Congress (finally) decides to do something to aid innovation…

Congress finally decided that it was time to address the fact that the US is falling woefully behind the rest of the world – and Asia in particular – in educating engineers.

Drawing wide support from Democrats and Republicans, the Senate approved legislation dramatically increasing federal funding for research. The bill also seeks to jump start a revival of student interest in science, technology, engineering and math (STEM) programs from elementary to graduate schools.

On average, U.S. colleges and universities now annually turn out approximately one million graduates, but only 70,000 of those degrees are in engineering. By contrast, China and India churn out 6.4 million college graduates a year, with almost 1 million of those in engineering.

This article provides more detail.

If the numbers above (1 million graduates vs. 6.4 million; 70k engineers vs. 1 million) do not provide you with a fundamental understanding of why U.S. companies outsource high tech jobs I’m not sure what will.

Having said that we can debate the relative merits of a U.S. based degree and one from China or India.

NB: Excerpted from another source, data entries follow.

== build 13 ==
Design SP_wocg, start of the top module:
module SP_wocg(
	clk,
	rst_n,
	in_valid,
	in_data,
	in_mode,
	out_valid,
	out_data
);
Size: about 520 flip-flops, about 25 I/O pins, ~60000 sq um of cells after synthesis.
==> flow/config.mk <==
export PLATFORM = sky130hd
export DESIGN_NAME = SP_wocg
export DESIGN_NICKNAME = SP_wocg
export VERILOG_FILES = /design/flow/design.v
export SDC_FILE = /design/flow/constraint.sdc
export NUM_CORES = 4
export LEC_CHECK = 0
export ABC_AREA = 1
export CAP_MARGIN = 10
export CELL_PAD_IN_SITES_GLOBAL_PLACEMENT = 0
export CORE_MARGIN = 2
export CORE_UTILIZATION = 72
export CTS_CLUSTER_DIAMETER = 188
export CTS_CLUSTER_SIZE = 37
export HOLD_SLACK_MARGIN = 0.3
export SLEW_MARGIN = 20
export SYNTH_MEMORY_MAX_BITS = 16384
==> flow/constraint.sdc <==
create_clock -name core_clock -period 5.07 [get_ports {clk}]
set_input_delay 1.0140 -clock core_clock [delete_from_list [all_inputs] [get_ports {clk}]]
set_output_delay 1.0140 -clock core_clock [all_outputs]
set_load 0.01 [all_outputs]
run.sh (not shown) runs the stock make flow with config.mk's settings and CLKGATE_MAP_FILE=.
Build 13: it failed with a tool error in global routing, so there are no final results.
Setup changes, build 13 to build 26
- HOLD_SLACK_MARGIN: 0.3 -> unset
- CORE_UTILIZATION: 72 -> 70
- CELL_PAD_IN_SITES_GLOBAL_PLACEMENT: 0 -> unset
- CTS_CLUSTER_SIZE: 37 -> unset
- CAP_MARGIN: 10 -> 20
- ABC_AREA: 1 -> unset
- CTS_CLUSTER_DIAMETER: 188 -> unset
- the clock period (ns, I/O delays scaled along): 5.07 -> 6.3
==> comparison <==
No stage failed in build 26, and the final checks on the layout all came back clean. Cmp build 26 vs build 13: post-synthesis simple-gate area fraction lower in build 26. Relative to build 13, total placed instance area has decreased by 5600 sq um in build 26. Diff build 26 and build 13: area of the synthesized netlist per yosys stat lower in build 26. Height of the die grows slightly when moving from build 13 to build 26. Looking at number of buffers added by the clock tree synthesis step, build 26 sits 43 higher than build 13 does. In build 26 the buffers inserted during post-CTS setup optimization turned out 215 lower than in build 13. Compared with build 13, build 26 shows number of cells upsized or downsized after cts lower by 793. The adder and majority gate portion of the synthesized area of build 13 and that of build 26 are within noise of each other.
The inputs of build 90 differ from those of build 26 as listed below.
- putting CTS_CLUSTER_DIAMETER at 33 where nothing was set
- swapping 70 for 69 in CORE_UTILIZATION
- swapping 6.3 for 3.22 in the clock period (ns, I/O delays scaled along)
==> results <==
Build 90 did not finish: a tool error stopped it during clock tree synthesis.
Min area of the die across build 90 and build 26: build 26
Build 90 against build 26: final estimated routing congestion in global placement higher; post-placement cell count higher; die extent in y higher; die outline width higher.
Re post-synthesis cell area: no difference whatsoever between build 90 and build 26.
Build 90 and build 26 ended up with roughly the same synthesis area per yosys.
#### Input delta (build 95 over build 90)
- changing CORE_UTILIZATION from 69 to 11
- removing CTS_CLUSTER_DIAMETER (formerly 33)
- changing the clock period (ns, I/O delays scaled along) from 3.22 to 9.77
--- outcome ---
As the logs show, build 90 stopped at clock tree synthesis after a tool error, so it never reached the end of the flow.
Build 95: all stages complete, timing, DRC and antenna checks passed
Count of unique library cells instantiated by Yosys came out exactly the same in build 95 and build 90.
Build 95 vs build 90 — horizontal die dimension rose 150%.
Delta (build 95 minus build 90): minimum setup slack after placement now larger; number of nets at floorplan ~0 delta; initial core utilization decreased by 59 points relative to the old numbers.
In the metrics for build 95 and build 90, the one carrying the higher placed wire-length estimate after detailed placement is build 90.
Build 95 ends up with a placeable core region that is 530% higher than in build 90.
Going from build 90 to build 95, routability congestion estimate from global placement saw a decrease, die outline area saw an increase.


Setup of JK:
SP_wocg again, from the RTL that the note above started with.
Settings: LEC_CHECK=0, ABC_AREA=0, CAP_MARGIN=20, CORE_ASPECT_RATIO=0.91, CORE_MARGIN=2, CORE_UTILIZATION=72, CTS_CLUSTER_DIAMETER=400, CTS_CLUSTER_SIZE=98, SETUP_SLACK_MARGIN=-0.4, SLEW_MARGIN=20, SYNTH_MEMORY_MAX_BITS=16384; clock period 4.79 ns.
JK got as far as 5_1_grt, where a tool error ended the run.
Input-level comparison between MS and JK:
==> flow/config.mk <==
export PLATFORM = sky130hd
export DESIGN_NAME = SP_wocg
export DESIGN_NICKNAME = SP_wocg
export VERILOG_FILES = /design/flow/design.v
export SDC_FILE = /design/flow/constraint.sdc
export NUM_CORES = 4
export LEC_CHECK = 0
export CAP_MARGIN = 20
export CORE_MARGIN = 2
export CORE_UTILIZATION = 72
export PLACE_DENSITY = 0.4
export SLEW_MARGIN = 20
export SYNTH_MEMORY_MAX_BITS = 16384
export TNS_END_PERCENT = 5
==> flow/constraint.sdc <==
create_clock -name core_clock -period 5.17 [get_ports {clk}]
set_input_delay 1.0340 -clock core_clock [delete_from_list [all_inputs] [get_ports {clk}]]
set_output_delay 1.0340 -clock core_clock [all_outputs]
set_load 0.01 [all_outputs]
Findings:
In the summary table, MS is marked failed, with error GRT-0116 raised in 5_1_grt. Looking at height of the chip across JK and MS, the one that comes out lower is JK. Of JK and MS, JK shows the higher post-detailed-placement half-perimeter wirelength, with MS below it. H-tree depth reported by CTS: MS > JK. Per the comparison of MS with JK, area fraction in full adders, half adders and majority gates shows no meaningful change; die size now sits at about the same level.
diff inputs: MS => AL
--- a/flow/config.mk
+++ b/flow/config.mk
@@ -8,7 +8,5 @@
 export CAP_MARGIN = 20
 export CORE_MARGIN = 2
-export CORE_UTILIZATION = 72
-export PLACE_DENSITY = 0.4
+export CORE_UTILIZATION = 40
 export SLEW_MARGIN = 20
 export SYNTH_MEMORY_MAX_BITS = 16384
-export TNS_END_PERCENT = 5
==> flow/constraint.sdc <==
create_clock -name core_clock -period 13.5 [get_ports {clk}]
set_input_delay 2.7000 -clock core_clock [delete_from_list [all_inputs] [get_ports {clk}]]
set_output_delay 2.7000 -clock core_clock [all_outputs]
set_load 0.01 [all_outputs]
--- outcome ---
Final estimated routing congestion in global placement in AL vs MS: down 8.2%. Cell area after placement shrinks by more than 10% when moving from MS to AL. AL reached the end of the flow, and the finished layout is clean on the timing, DRC and antenna checks. In the floorplan summary, AL is listed with a die area greater than that of MS. MS -> AL: core region area increased by more than half.
#### Input delta (TR over AL)
--- a/flow/config.mk
+++ b/flow/config.mk
@@ -6,7 +6,9 @@
 export NUM_CORES = 4
 export LEC_CHECK = 0
+export ABC_AREA = 1
 export CAP_MARGIN = 20
 export CORE_MARGIN = 2
-export CORE_UTILIZATION = 40
+export CORE_UTILIZATION = 64
+export SETUP_SLACK_MARGIN = 1.88
 export SLEW_MARGIN = 20
 export SYNTH_MEMORY_MAX_BITS = 16384
==> flow/constraint.sdc <==
create_clock -name core_clock -period 8.26 [get_ports {clk}]
set_input_delay 1.6520 -clock core_clock [delete_from_list [all_inputs] [get_ports {clk}]]
set_output_delay 1.6520 -clock core_clock [all_outputs]
set_load 0.01 [all_outputs]
==> results <==
From AL to TR the numbers moved as follows: average cell area after synthesis now sits lower, routed length on met3 now sits higher.
Relative to AL, routed length on met2 has decreased by about 3% in TR.
TR: met3 track demand over resource 1.9 points above AL
TR went all the way through the flow, and no timing, DRC or antenna check failed.
Where least setup slack across all paths after layout is concerned, AL is better than TR.
Compared to AL, TR has fraction of the core area occupied by cells at floorplan 24 points higher.
Diff TR and AL: register-to-register setup slack higher in AL
AL -> TR: final RePlAce weighted congestion increased by a little under 10%
### TR -> PW
--- a/flow/config.mk
+++ b/flow/config.mk
@@ -6,9 +6,7 @@
 export NUM_CORES = 4
 export LEC_CHECK = 0
-export ABC_AREA = 1
 export CAP_MARGIN = 20
 export CORE_MARGIN = 2
-export CORE_UTILIZATION = 64
-export SETUP_SLACK_MARGIN = 1.88
+export CORE_UTILIZATION = 72
 export SLEW_MARGIN = 20
 export SYNTH_MEMORY_MAX_BITS = 16384
==> flow/constraint.sdc <==
create_clock -name core_clock -period 6.72 [get_ports {clk}]
set_input_delay 1.3440 -clock core_clock [delete_from_list [all_inputs] [get_ports {clk}]]
set_output_delay 1.3440 -clock core_clock [all_outputs]
set_load 0.01 [all_outputs]
[summary]
From TR to PW the numbers moved as follows: final cell count went down by 18%, number of standard-cell rows in the floorplan fell 6.3%, max-slew headroom at the worst pin decreased 4.2 points.
Relative to TR, synthesized cell count has gone down in PW.
For the number of global-route vias before repair, PW came in 1.5% lower than TR did.
Of PW and TR, the lower CTS buffer count belongs to PW.
The higher fraction of the cycle the final worst path needs came out of PW.


build 62:
SP_wocg again, from the RTL that the note above started with.
clock: 9.18 ns
lec_check: 0
abc_area: 1
cap_margin: 20
cell_pad_in_sites_detail_placement: 1
core_aspect_ratio: 0.66
core_margin: 2
core_utilization: 40
cts_cluster_diameter: 371
gpl_timing_driven: 0
max_routing_layer: met4
min_routing_layer: met1
slew_margin: 30
synth_memory_max_bits: 16384
tns_end_percent: 75
Build 62 ended with every stage complete and zero timing, DRC or antenna violations.
Here is what was changed in the inputs of build 79 compared with build 62.
- a change of CORE_ASPECT_RATIO from 0.66 to 0.53
- a change of MAX_ROUTING_LAYER from met4 to met5
- a change of MIN_ROUTING_LAYER from met1 to met2
Results
For build 79, the flow was terminated by a tool error in global routing (5_1_grt) and produced no final design. From build 79 to build 62, share of flip-flops with an asynchronous set or reset did not move at all. Per the comparison of build 79 with build 62, routability congestion estimate from global placement now sits higher, post-place setup slack now sits higher, register area share after synthesis now sits at about the same level, total clock buffers created by CTS now sits higher.
#### Input delta (build 50 over build 79)
- CORE_UTILIZATION now 70, was 40
- TNS_END_PERCENT no longer set, was 75
- CORE_ASPECT_RATIO no longer set, was 0.53
- SLEW_MARGIN now 20, was 30
- CELL_PAD_IN_SITES_DETAIL_PLACEMENT no longer set, was 1
- MIN_ROUTING_LAYER no longer set, was met2
- GPL_TIMING_DRIVEN no longer set, was 0
- CTS_CLUSTER_DIAMETER no longer set, was 371
- MAX_ROUTING_LAYER now met4, was met5
- the clock period (ns, I/O delays scaled along) now 5.25, was 9.18
==> comparison <==
- Comparing build 50 against build 79, there is no change at all in share of synthesized cell area in and, or, nand and nor gates.
- Against build 79 as the reference, build 50 delivers a lower placement-stage worst setup slack.
- Number of port buffers, build 50 and build 79: smaller value in build 79
- Height of the die (lower): build 79
- Per the comparison of build 50 with build 79, last weighted congestion value of the routability-driven placer -0.094, post-CTS setup buffer count +129, total die size -about 40%.
- Status(build 50) = ERROR, stage = global routing (5_1_grt)
- Build 79 has higher width of the chip than build 50.
- Status: area after synthesis parity (build 50, build 79)
--- input diff build 50..build 34 ---
- ABC_AREA: 1 -> unset
- CORE_UTILIZATION: 70 -> 40
- MAX_ROUTING_LAYER: met4 -> unset
- the clock period (ns, I/O delays scaled along): 5.25 -> 7.58
--- outcome ---
No stage failed in build 34, and the final checks on the layout all came back clean. Placed instance count sits lower in build 34 than in build 50. Changes observed in build 34 relative to build 50: register share after synthesis did not really move, area of placed instances saw a decrease, synthesized-area fraction occupied by and/or/nand/nor cells decreased by 8.6 points relative to the old numbers, cell count listed in synth_stat.txt dropped 1,583.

But you simply can not argue with the numbers.

At this point we should all be concerned that we are losing a generation of engineering talent in the U.S. – what I find confounding about this trend is that that population – the college age/college student is the prime consumer of the result of innovative engineering.

MySpace, YouTube, Google, Skype… all live off that demographic, yet we do a terrible job interesting those students in the engineering that makes those services possible.

Please – get involved with your local schools and universities to establish outreach programs, help influence the curriculum (away from dry academic – toward the inventive, interesting, and cool) in engineering, math and science.